→ Required work: Please repeat the lines below, exactly and only, from the one that holds "A4 Y1 (no line)" through the one that holds "cts_buffers: 9".

→ Records for this exercise:
`config.mk`:
```
export PLATFORM = sky130hd
export DESIGN_NAME = seq_slice_mac
export DESIGN_NICKNAME = d
export VERILOG_FILES = /design/src/rtl/seq_slice_mac_pkg.sv /design/src/rtl/seq_slice_mac_slice_mult.sv /design/src/rtl/seq_slice_mac.sv
export SDC_FILE = /design/constraint.sdc
export NUM_CORES = 1
export LEC_CHECK = 0
export BUFFER_PORTS_ARGS = -buffer_cell sky130_fd_sc_hd__buf_4
export CAP_MARGIN = 5
export CORE_ASPECT_RATIO = 0.7
export CORE_MARGIN = 2
export CORE_UTILIZATION = 42
export CTS_CLUSTER_SIZE = 10
export DETAILED_ROUTE_END_ITERATION = 8
export PLACE_DENSITY = 0.61
export SKIP_CTS_REPAIR_TIMING = 1
export SYNTH_ARGS = -nofsm -noshare
export SYNTH_HDL_FRONTEND = slang
export SYNTH_SLANG_ARGS = --single-unit
```
`constraint.sdc`:
```
create_clock -name i_clk -period 6.9 [get_ports i_clk]
set_input_delay 1.035 -clock i_clk [delete_from_list [all_inputs] [get_ports i_clk]]
set_output_delay 1.035 -clock i_clk [all_outputs]
set_load 0.02 [all_outputs]
```
`src/rtl/seq_slice_mac_pkg.sv`:
```
// Shared types and sizing helpers for the slice-serial multiply-accumulate unit.
package seq_slice_mac_pkg;

  // Operation sequencing: accept, digit-serial multiply, sign fix / accumulate, report.
  typedef enum logic [1:0] {
    StIdle = 2'd0,
    StMul  = 2'd1,
    StFix  = 2'd2,
    StDone = 2'd3
  } state_e;

  // Number of SLICE-bit digits per WIDTH-bit operand.
  function automatic int unsigned num_slices(input int unsigned width, input int unsigned slice);
    return width / slice;
  endfunction

  // Accumulator width: full product plus guard bits.
  function automatic int unsigned acc_width(input int unsigned width, input int unsigned guard);
    return 2 * width + guard;
  endfunction

  // Bits needed to count 0..n-1, never less than one.
  function automatic int unsigned cnt_width(input int unsigned n);
    return (n <= 2) ? 1 : $clog2(n);
  endfunction

endpackage

```
`src/rtl/seq_slice_mac_slice_mult.sv`:
```
// Combinational SLICE x SLICE unsigned digit multiplier.
module seq_slice_mac_slice_mult
  import seq_slice_mac_pkg::*;
#(
  parameter int unsigned SLICE = 2
) (
  input  logic [SLICE-1:0]   i_x,
  input  logic [SLICE-1:0]   i_y,
  output logic [2*SLICE-1:0] o_p
);

  localparam int unsigned PW = 2 * SLICE;

  // Widen before multiplying so the full digit product is kept.
  always_comb begin
    o_p = PW'(i_x) * PW'(i_y);
  end

endmodule

```
`src/rtl/seq_slice_mac.sv`:
```
// Sequential multiply-accumulate: one digit-pair partial product per cycle, optional
// two's-complement mode, running accumulator with sticky overflow, busy/done handshake.
module seq_slice_mac
  import seq_slice_mac_pkg::*;
#(
  parameter int unsigned WIDTH = 8,
  parameter int unsigned SLICE = 2,
  parameter int unsigned GUARD = 4
) (
  input  logic                     i_clk,
  input  logic                     i_rst_n,
  input  logic                     i_start,
  input  logic                     i_signed_en,
  input  logic                     i_acc_en,
  input  logic                     i_acc_clr,
  input  logic [WIDTH-1:0]         i_a,
  input  logic [WIDTH-1:0]         i_b,
  output logic                     o_busy,
  output logic                     o_done,
  output logic [2*WIDTH-1:0]       o_prod,
  output logic [2*WIDTH+GUARD-1:0] o_acc,
  output logic                     o_ovf
);

  localparam int unsigned S     = num_slices(WIDTH, SLICE);
  localparam int unsigned ACC_W = acc_width(WIDTH, GUARD);
  localparam int unsigned PW    = 2 * WIDTH;
  localparam int unsigned NK    = S * S;
  localparam int unsigned KW    = cnt_width(NK);
  localparam logic [KW-1:0] KLast = KW'(NK - 1);

  if ((WIDTH % SLICE) != 0) begin : g_bad_slice
    $error("seq_slice_mac: WIDTH must be a multiple of SLICE");
  end

  state_e             r_state;
  state_e             w_state_nxt;
  logic [WIDTH-1:0]   r_a_mag;
  logic [WIDTH-1:0]   r_b_mag;
  logic               r_neg;
  logic               r_signed;
  logic               r_acc_en;
  logic [KW-1:0]      r_k;
  logic [PW-1:0]      r_sum;
  logic [PW-1:0]      r_prod;
  logic [ACC_W-1:0]   r_acc;
  logic               r_ovf;

  logic [WIDTH-1:0]   w_a_mag;
  logic [WIDTH-1:0]   w_b_mag;
  logic [KW-1:0]      w_i;
  logic [KW-1:0]      w_j;
  logic [31:0]        w_a_sh;
  logic [31:0]        w_b_sh;
  logic [31:0]        w_p_sh;
  logic [SLICE-1:0]   w_a_dig;
  logic [SLICE-1:0]   w_b_dig;
  logic [2*SLICE-1:0] w_pp;
  logic [PW-1:0]      w_pp_sh;
  logic [PW-1:0]      w_res;
  logic [ACC_W-1:0]   w_ext;
  logic [ACC_W:0]     w_acc_sum;
  logic               w_ovf_add;

  // Operand magnitudes; -2^(WIDTH-1) negates to itself, which reads correctly as unsigned.
  always_comb begin
    w_a_mag = (i_signed_en && i_a[WIDTH-1]) ? -i_a : i_a;
    w_b_mag = (i_signed_en && i_b[WIDTH-1]) ? -i_b : i_b;
  end

  // Digit indices and shifted digit selection for the current step k.
  always_comb begin
    w_i     = r_k / KW'(S);
    w_j     = r_k % KW'(S);
    w_a_sh  = 32'(w_i) * SLICE;
    w_b_sh  = 32'(w_j) * SLICE;
    w_p_sh  = (32'(w_i) + 32'(w_j)) * SLICE;
    w_a_dig = SLICE'(r_a_mag >> w_a_sh);
    w_b_dig = SLICE'(r_b_mag >> w_b_sh);
    w_pp_sh = PW'(w_pp) << w_p_sh;
  end

  seq_slice_mac_slice_mult #(
    .SLICE(SLICE)
  ) u_slice_mult (
    .i_x(w_a_dig),
    .i_y(w_b_dig),
    .o_p(w_pp)
  );

  // Signed result, its accumulator-width extension, and the overflow of adding it in.
  always_comb begin
    w_res     = r_neg ? -r_sum : r_sum;
    w_ext     = r_signed ? ACC_W'($signed(w_res)) : ACC_W'(w_res);
    w_acc_sum = {1'b0, r_acc} + {1'b0, w_ext};
    if (r_signed) begin
      w_ovf_add = (r_acc[ACC_W-1] == w_ext[ACC_W-1]) &&
                  (w_acc_sum[ACC_W-1] != r_acc[ACC_W-1]);
    end else begin
      w_ovf_add = w_acc_sum[ACC_W];
    end
  end

  // State register.
  always_ff @(posedge i_clk or negedge i_rst_n) begin
    if (!i_rst_n) begin
      r_state <= StIdle;
    end else begin
      r_state <= w_state_nxt;
    end
  end

  // Next-state logic.
  always_comb begin
    w_state_nxt = r_state;
    unique case (r_state)
      StIdle: if (i_start) w_state_nxt = StMul;
      StMul:  if (r_k == KLast) w_state_nxt = StFix;
      StFix:  w_state_nxt = StDone;
      StDone: w_state_nxt = StIdle;
      default: w_state_nxt = StIdle;
    endcase
  end

  // Handshake outputs decoded from state.
  always_comb begin
    o_busy = 1'b0;
    o_done = 1'b0;
    unique case (r_state)
      StMul, StFix: o_busy = 1'b1;
      StDone:       o_done = 1'b1;
      default:      ;
    endcase
  end

  // Datapath: operand latch, partial-sum accumulation, result and accumulator update.
  always_ff @(posedge i_clk or negedge i_rst_n) begin
    if (!i_rst_n) begin
      r_a_mag  <= '0;
      r_b_mag  <= '0;
      r_neg    <= 1'b0;
      r_signed <= 1'b0;
      r_acc_en <= 1'b0;
      r_k      <= '0;
      r_sum    <= '0;
      r_prod   <= '0;
      r_acc    <= '0;
      r_ovf    <= 1'b0;
    end else begin
      unique case (r_state)
        StIdle: begin
          // Clear lands at this edge; an accumulate started now only adds in FIX.
          if (i_acc_clr) begin
            r_acc <= '0;
            r_ovf <= 1'b0;
          end
          if (i_start) begin
            r_a_mag  <= w_a_mag;
            r_b_mag  <= w_b_mag;
            r_neg    <= i_signed_en & (i_a[WIDTH-1] ^ i_b[WIDTH-1]);
            r_signed <= i_signed_en;
            r_acc_en <= i_acc_en;
            r_k      <= '0;
            r_sum    <= '0;
          end
        end
        StMul: begin
          r_sum <= r_sum + w_pp_sh;
          r_k   <= r_k + KW'(1);
        end
        StFix: begin
          r_prod <= w_res;
          if (r_acc_en) begin
            r_acc <= w_acc_sum[ACC_W-1:0];
            if (w_ovf_add) r_ovf <= 1'b1;
          end
        end
        default: ;
      endcase
    end
  end

  assign o_prod = r_prod;
  assign o_acc  = r_acc;
  assign o_ovf  = r_ovf;

endmodule

```
## Word level (Yosys, flattened, before mapping)

Cells that the tools add are included.

- Register bits: 78
- Logic and storage cells: 68
- Input port bits: 22

- $add $sub $neg: 7
- Bitwise operators: 2
- Reduce and logical (&&, ||, !) cells: 12
- $mul: 1
- Shift-type cells: 3
- Equal/unequal tests: 11
- Mux-type cells: 21

Operator list:

| kind | count |
|---|---|
| $mux W20 | 3 |
| $pmux W20 S2 | 1 |
| $mux W16 | 2 |
| $pmux W16 S2 | 1 |
| $add A20 B20 Y21 | 1 |
| $add A16 B16 Y16 | 1 |
| $mux W8 | 2 |
| $neg A16 Y16 | 1 |
| $neg A8 Y8 | 2 |
| $shl A4 B4 Y16 | 1 |
| $shr A8 B3 Y2 | 2 |
| $ne A2 B2 Y1 const B | 5 |
| $pmux W2 S4 | 1 |
| $pmux W4 S2 | 1 |
| $mux W1 | 6 |
| $reduce_and A2 Y1 | 3 |
| $add A4 B1 Y4 const B | 1 |
| $eq A2 B2 Y1 const B | 2 |
| $eq A4 B4 Y1 const B | 1 |
| $mul A2 B2 Y4 | 1 |
| $mux W2 | 2 |
| $mux W4 | 1 |
| $reduce_and A4 Y1 | 1 |
| $reduce_bool A2 Y1 | 2 |
| 11 further kinds | 13 |

## Longest topological paths before layout

- Depth in word-level cells: 10
- Mapped depth: 15
- Gate-level depth less buffers: 15

## Hierarchy

Synthesis repeated with hierarchy kept, for this count alone.

- Cells, all modules: 606
- Area total of the unflattened synthesis: 5501.5 µm²

By module, submodules not included:

| module | instances | area an instance (µm²) | cells an instance |
|---|---|---|---|
| seq_slice_mac | 1 | 5451.5 | 600 |
| seq_slice_mac_slice_mult | 1 | 50.0 | 6 |

## Worst setup path before layout

OpenSTA, ideal clock, no wires.

- Path type: reg2reg
- Start: register r_sum[4]
- End: register r_acc[18] (netlist: o_acc[18])
- Arrival time: 3.637 ns
- Path slack: 3.126 ns
- Setup time: 0.137 ns
- Stages on the path, launching flop included: 13
- Period minus slack after synthesis: 3.774 ns
- Cell sequence: dfrtp_1 or4_4 or4_1 o21ai_0 xnor2_1 ha_1 a21o_1 and2_1 or4_1 o22ai_1 mux2i_1 mux2i_1 o21ai_0

- Longest elaborated chain between the ends: 6

Ends and longest elaborated chain:

| what | RTL line | source |
|---|---|---|
| start: declaration | seq_slice_mac.sv:44 | `logic [PW-1:0] r_sum;` |
| start signal: assignment | seq_slice_mac.sv:168 | `r_sum <= r_sum + w_pp_sh;` |
| $neg A16 Y16 | seq_slice_mac.sv:93 | `w_res = r_neg ? -r_sum : r_sum;` |
| $mux W16 | seq_slice_mac.sv:93 |  |
| $mux W20 | seq_slice_mac.sv:94 | `w_ext = r_signed ? ACC_W'($signed(w_res)) : ACC_W'(w_res);` |
| via w_ext[13] | seq_slice_mac.sv:61 | `logic [ACC_W-1:0] w_ext;` |
| $add A20 B20 Y21 | seq_slice_mac.sv:95 | `w_acc_sum = {1'b0, r_acc} + {1'b0, w_ext};` |
| $mux W20 | seq_slice_mac.sv:173 | `if (r_acc_en) begin` |
| $pmux W20 S2 | seq_slice_mac.sv:150 | `unique case (r_state)` |
| end signal: assignment | seq_slice_mac.sv:174 | `r_acc <= w_acc_sum[ACC_W-1:0];` |
| end: declaration | seq_slice_mac.sv:46 | `logic [ACC_W-1:0] r_acc;` |

The timed path passes the listed nets, and every way through them passes these cells. The select of a mux whose other input is x is not followed.
A chain may end at the register's enable or synchronous reset.

## Worst setup path in the final report

- Start: register r_sum[4]
- End: register r_ovf (netlist: o_ovf)

- Longest elaborated chain between the ends: 9

Ends and longest elaborated chain:

| what | RTL line | source |
|---|---|---|
| $neg A16 Y16 * | seq_slice_mac.sv:93 |  |
| $mux W16 * | seq_slice_mac.sv:93 |  |
| $mux W20 * | seq_slice_mac.sv:94 |  |
| via w_ext[12] | seq_slice_mac.sv:61 |  |
| $add A20 B20 Y21 * | seq_slice_mac.sv:95 |  |
| $ne A1 B1 Y1 | seq_slice_mac.sv:98 | `(w_acc_sum[ACC_W-1] != r_acc[ACC_W-1]);` |
| $logic_and A1 B1 Y1 | seq_slice_mac.sv:97 | `w_ovf_add = (r_acc[ACC_W-1] == w_ext[ACC_W-1]) &&` |
| $mux W1 * | seq_slice_mac.sv:96 | `if (r_signed) begin` |
| $ne A2 B2 Y1 (no line) * | -- |  |
| $reduce_and A4 Y1 (no line) * | -- |  |
| end signal: assignment | seq_slice_mac.sv:148 | `r_ovf <= 1'b0;` |
| end signal: assignment | seq_slice_mac.sv:155 | `r_ovf <= 1'b0;` |
| end signal: assignment | seq_slice_mac.sv:175 | `if (w_ovf_add) r_ovf <= 1'b1;` |
| end: declaration | seq_slice_mac.sv:47 | `logic r_ovf;` |

Mark *: on every way through the listed nets, which the timed path passes. The rest lies on a longest branch.

==> impl_metrics.yaml <==
clock_tree:
  htreeDepth: 3
  clockBufferDepth: 2
  cts_buffers: 9
  cts_root_buf: "clkbuf_16"
  cts_tree: "yes"
  cts_sinks: 78
  path_clk_slew_ns: 0.06
  worstSkewPairLatency_ns: 0.34
worst_setup_path:
  crit_end: "o_ovf"
  timing.rr.end: "o_ovf"
  rr_startpoint: "r_sum[4]"
  cpMostUsedCell: "xnor2_1"
  cp_max_fo: 6
  critPathRequiredTime_ns: 7.15
  crit_path_cell_trace: "or4_4, or4_1, o41ai_1, xnor2_1, ha_1, nand3_1, or2_2, o21ai_0, nor2_1, nor3_1, xnor2_1, o31ai_1"
  worstPathArrival_ns: 4.60
  setup.worst_path.start_class: "flip-flop"
  critPathSlowestCell: "or4_4"
  r2r_cells: 12
  critPathMaxStageDelay_ns: 0.58
  end_kind: "flip-flop"
  crit_start: "r_sum[4]"
  r2r_slack_ns: 2.55
  path_class: "flip-flop to flip-flop"
job:
  drv_cap: 0
final_layout:
  nNetsFinal: 752
  drive_gt1_share_pct: 13.9
  antennaDiodeCount: 0
  syn2layout_area_growth_pct: 16.7
  fin_util_pct: 51.0
  stdcell_count: 851
  stdcell_area_sq_um: 6420
power_and_ir_drop:
  p_total_mw: 2.98
  p_leak_nw: 3.03
  irDropWorstVdd_mv: 0.294
  p_per_area_nw_per_um2: 464
status:
  status: "finished clean"
timing:
  clock_skew_ns: 0.00767
  fmax_ghz: 0.230
  setup_viol: 0
  slew_violations: 0
  min_period_over_period_pct: 63.1
  slew_headroom_pct: 31.6
  worst_slew_pin_slew_ns: 1.03
  final_hold_viol_count: 0
  min_period_ns: 4.35
  rsz0062_at_grt: "false"
  fin_tns_setup_ns: 0
floorplan:
  die-area_sq_um: 14000
  coreArea_sq_um: 12600
  rows: 34
  initial_core_util_pct: 43.7
  io-pin-count: 61
  fp.dieW_um: 141
  dieHeight_um: 99.7
hold_path:
  min_path_type: "flip-flop to flip-flop"
placed_design:
  postPlaceCellArea_sq_um: 6090
  finalWeightedCongestion: 0.876
  io_buffers: 60
  dp.cells: 835
  dpl.hpwl_mm: 10.1
grt:
  gr-usage-all-layers_pct: 20.3
  grt_max_degree: 79
  grt_pass1_wl_mm: 22.8
  grt_overflow: 0
  grt_pass1_vias: 4334
  antenna_found_initial: 0
synth:
  synth_top_cell_by_area: "dfrtp_1"
  synth-main-ff-cell: "dfrtp_1"
  synth-edff-count: 0
  ys_warn_count: 0
  yosysTopAreaCellShare_pct: 35.5
  synthTopCellsByCount: "78 x dfrtp_1, 74 x nand2_1, 73 x nor2_1"
  synthMostInstantiatedCell: "dfrtp_1"
  synthesis.nets: 701
  async_reset_ff_share_pct: 100
  postSynthCellCount: 633
  syn_area_per_cell_sq_um: 8.69
  yosys-top-cells-area: "dfrtp_1 36%, ha_1 9.8%, o21ai_0 6.2%"
  synth-seq-area-share_pct: 35.5
  synth.distinct_cells: 55
  netlist_area_sq_um: 5500
  synth-seq-cells: 78
drt:
  drc_errors: 0
  drt-total-wl_mm: 13.6
  wire_per_inst_um: 16.0
  firstDrtPassIters: 5
  num_vias: 4669
  drtAntennaViolNets: 0
  first_iter_violations: 330
  viasPerCell: 5.49
## worst min-delay path by stage
stage                     depth (start not counted)  startpoint    endpoint
after floorplan                                   2  r_a_mag[4]  r_a_mag[4]
after global placement                            2  r_a_mag[6]  r_a_mag[6]
after detailed placement                          2  r_a_mag[6]  r_a_mag[6]
after CTS                                         2  r_a_mag[6]  r_a_mag[6]
after global routing                              2  r_b_mag[6]  r_b_mag[6]
final                                             2  r_a_mag[6]  r_a_mag[6]
## power by group
group / internal, mW / switching [mW] / leakage, nW / total (mW)
Sequential: 0.643 / 0.187 / 1.02 / 0.830
Combinational: 0.660 / 0.962 / 1.86 / 1.62
Clock: 0.328 / 0.197 / 0.156 / 0.524
## layer usage
metal,vias up,routed length [um],global-route usage [%]
met5,-,0,0
met4,0,175,5.31
met3,17,765,4.62
met2,137,5520,28.7
met1,2164,7120,31.1
li1,2351,-,-
## critical path, delay by kind of cell (launching register included)
family / cells / cell delay [ns]
AO/OA/AOI/OAI: 3 / 1.03
XOR/XNOR: 2 / 0.30
adder cells (fa/ha/maj): 1 / 0.40
flip-flops: 1 / 0.45
AND/OR/NAND/NOR: 6 / 2.09
## through the flow
step	hold slack, ns	worst slack [ns]
4_1_cts	0.480	2.63
2_1_floorplan	0.445	3.13
6_report	0.473	2.55
3_5_place_dp	0.466	2.66
3_3_place_gp	0.470	2.74
5_1_grt	0.505	2.34
## cell type report
type / instances / area (sq um)
Fill cell: 1169 / 6170
Sequential cell: 78 / 1950
Clock buffer: 11 / 243
Multi-Input combinational cell: 508 / 3370
Inverter: 23 / 86.3
Tap cell: 162 / 203
Timing Repair Buffer: 64 / 480
Clock inverter: 5 / 81.3
## cells in the final DEF, fill, tap and decap left out, types with 6 or more instances in the layout
cell type   n
a21o_1      7
a21oi_1    22
a22o_1      6
and2_1      8
buf_4      64
clkbuf_16   9
dfrtp_1    78
ha_1       43
inv_1      23
mux2i_1    11
nand2_1    74
nand2b_1    8
nand3_1    17
nor2_1     73
nor2b_1    12
nor3_1     10
o21ai_0    68
o31ai_1    12
or3_1       8
or4_1       8
xnor2_1    35
xor2_1     12
## flip-flops by register name, summed over array words and instances, names as in the netlist
name      count
o_acc        20
o_ovf         1
o_prod       16
r_signed      1
r_state       2
r_sum        16
r_neg         1
r_acc_en      1
r_b_mag       8
r_k           4
r_a_mag       8
## cell families after synthesis
kind of cell / count (synthesis) / share of synthesized area [%]
AND/OR/NAND/NOR: 237 / 20.0
AO/OA/AOI/OAI: 159 / 18.3
flip-flops: 78 / 35.5
XOR/XNOR: 48 / 7.78
buffers and inverters: 47 / 3.23
adder cells (fa/ha/maj): 46 / 10.9
multiplexers: 18 / 4.26
No activity file was read; power rests on OpenSTA's default activity.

→ Response to this task:
| $reduce_and A4 Y1 (no line) * | -- |  |
| end signal: assignment | seq_slice_mac.sv:148 | `r_ovf <= 1'b0;` |
| end signal: assignment | seq_slice_mac.sv:155 | `r_ovf <= 1'b0;` |
| end signal: assignment | seq_slice_mac.sv:175 | `if (w_ovf_add) r_ovf <= 1'b1;` |
| end: declaration | seq_slice_mac.sv:47 | `logic r_ovf;` |

Mark *: on every way through the listed nets, which the timed path passes. The rest lies on a longest branch.

==> impl_metrics.yaml <==
clock_tree:
  htreeDepth: 3
  clockBufferDepth: 2
  cts_buffers: 9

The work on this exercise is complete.